I fatti risalgono alla notte del 2 agosto scorso a Trestina, quando una volante era intervenuta in via Lambruschini dopo la segnalazione di un’aggressione. All’arrivo degli agenti i giovani coinvolti si erano già allontanati, ma sul posto erano rimasti segni evidenti di una colluttazione: pietre, cocci di bottiglia e fazzoletti sporchi di sangue.
Secondo la ricostruzione, si sarebbe trattato di una spedizione punitiva ai danni di alcuni coetanei. Durante una festa, una delle vittime era stata insultata, minacciata e poi colpita con calci e pugni da un gruppo capeggiato dal 21enne e da uno dei minorenni. Solo l’intervento di un amico le aveva consentito di fuggire in auto.
Successivamente, la vittima e altri amici erano stati raggiunti di nuovo e costretti contro una staccionata, mentre il gruppo, armato di spranghe, bastoni, bottiglie e pietre, aveva dato vita a una sassaiola che aveva causato anche danni alle vetrine di alcuni esercizi commerciali.

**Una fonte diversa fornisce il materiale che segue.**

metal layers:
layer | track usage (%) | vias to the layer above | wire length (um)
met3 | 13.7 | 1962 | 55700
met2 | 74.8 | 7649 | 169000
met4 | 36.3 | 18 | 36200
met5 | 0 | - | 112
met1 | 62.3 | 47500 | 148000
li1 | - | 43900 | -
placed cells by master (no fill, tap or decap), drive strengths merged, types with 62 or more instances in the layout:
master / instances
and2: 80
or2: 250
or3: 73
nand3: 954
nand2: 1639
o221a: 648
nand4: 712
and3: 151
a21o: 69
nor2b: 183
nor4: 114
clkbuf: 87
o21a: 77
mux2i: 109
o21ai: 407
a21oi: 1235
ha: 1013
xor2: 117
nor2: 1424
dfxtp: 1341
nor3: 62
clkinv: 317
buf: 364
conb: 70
From an optimization exercise on the open Yosys and OpenROAD flow, aimed at small area, a short achievable clock period and few clock cycles per item; shortcuts taken in it are not production practice. Where RTL was checked, it was by simulation tests only, not by an equivalence proof against the original.

Design serac_cascade, start of the top module:
module serac_cascade (
    input  wire        clk,
    input  wire        rst,         
    input  wire        cfg_we,
    input  wire [5:0]  cfg_addr,    
    input  wire [31:0] cfg_data,
    input  wire        clr_state,   
    input  wire        in_valid,
    output wire        in_ready,
    input  wire [31:0] in_x,
    output reg         out_valid,
    output reg  [31:0] out_y
);
Size: ~19000 cells after synthesis, ~110 I/O pins.
clock: 20.0 ns
lec_check: 0
cap_margin: 20
core_margin: 2
core_utilization: 40
place_density: 0.6
setup_slack_margin: 0.5
slew_margin: 20
standard.sh (not shown) runs the stock make flow with config.mk's settings and CLKGATE_MAP_FILE= SYNTH_SCRIPT=/design/flow/synth_recipe.tcl, a recipe that flattens the netlist after the stock synthesis.
==> flow/flow/run.sh <==
#!/bin/bash
set -euo pipefail
R=$PWD/orfs/results/sky130hd/serac_cascade/base
bash standard.sh synth > synth.log 2>&1
python3 flow/fa_polarity.py $R/1_2_yosys.v $R/1_2_yosys.pol.v > fa_polarity.log 2>&1
cp $R/1_2_yosys.v $R/1_2_yosys.std.v
mv $R/1_2_yosys.pol.v $R/1_2_yosys.v
rm -f $R/1_synth.odb $R/1_synth.sdc
bash standard.sh SETUP_SLACK_MARGIN=15 \
    "BUFFER_PORTS_ARGS=-buffer_cell sky130_fd_sc_hd__buf_4" \
    CTS_CLUSTER_SIZE=30 CTS_CLUSTER_DIAMETER=80 \
    finish > standard_flow.log 2>&1
Other scripts of this flow, unchanged in this note and not shown: flow/flow/fa_polarity.py
Testbench counts at the start, summed over its fixed seeds: cycles 18,610, items 3,840.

Alcuni ragazzi avevano riportato lesioni, la più grave giudicata guaribile in 15 giorni. Le indagini, condotte attraverso testimonianze, immagini di videosorveglianza e querele presentate dalle vittime, hanno permesso di risalire all’identità dei presunti aggressori.
Il 21enne, già gravato da precedenti di polizia e sottoposto a misura di permanenza domiciliare, insieme agli altri cinque giovani, è stato deferito all’Autorità giudiziaria.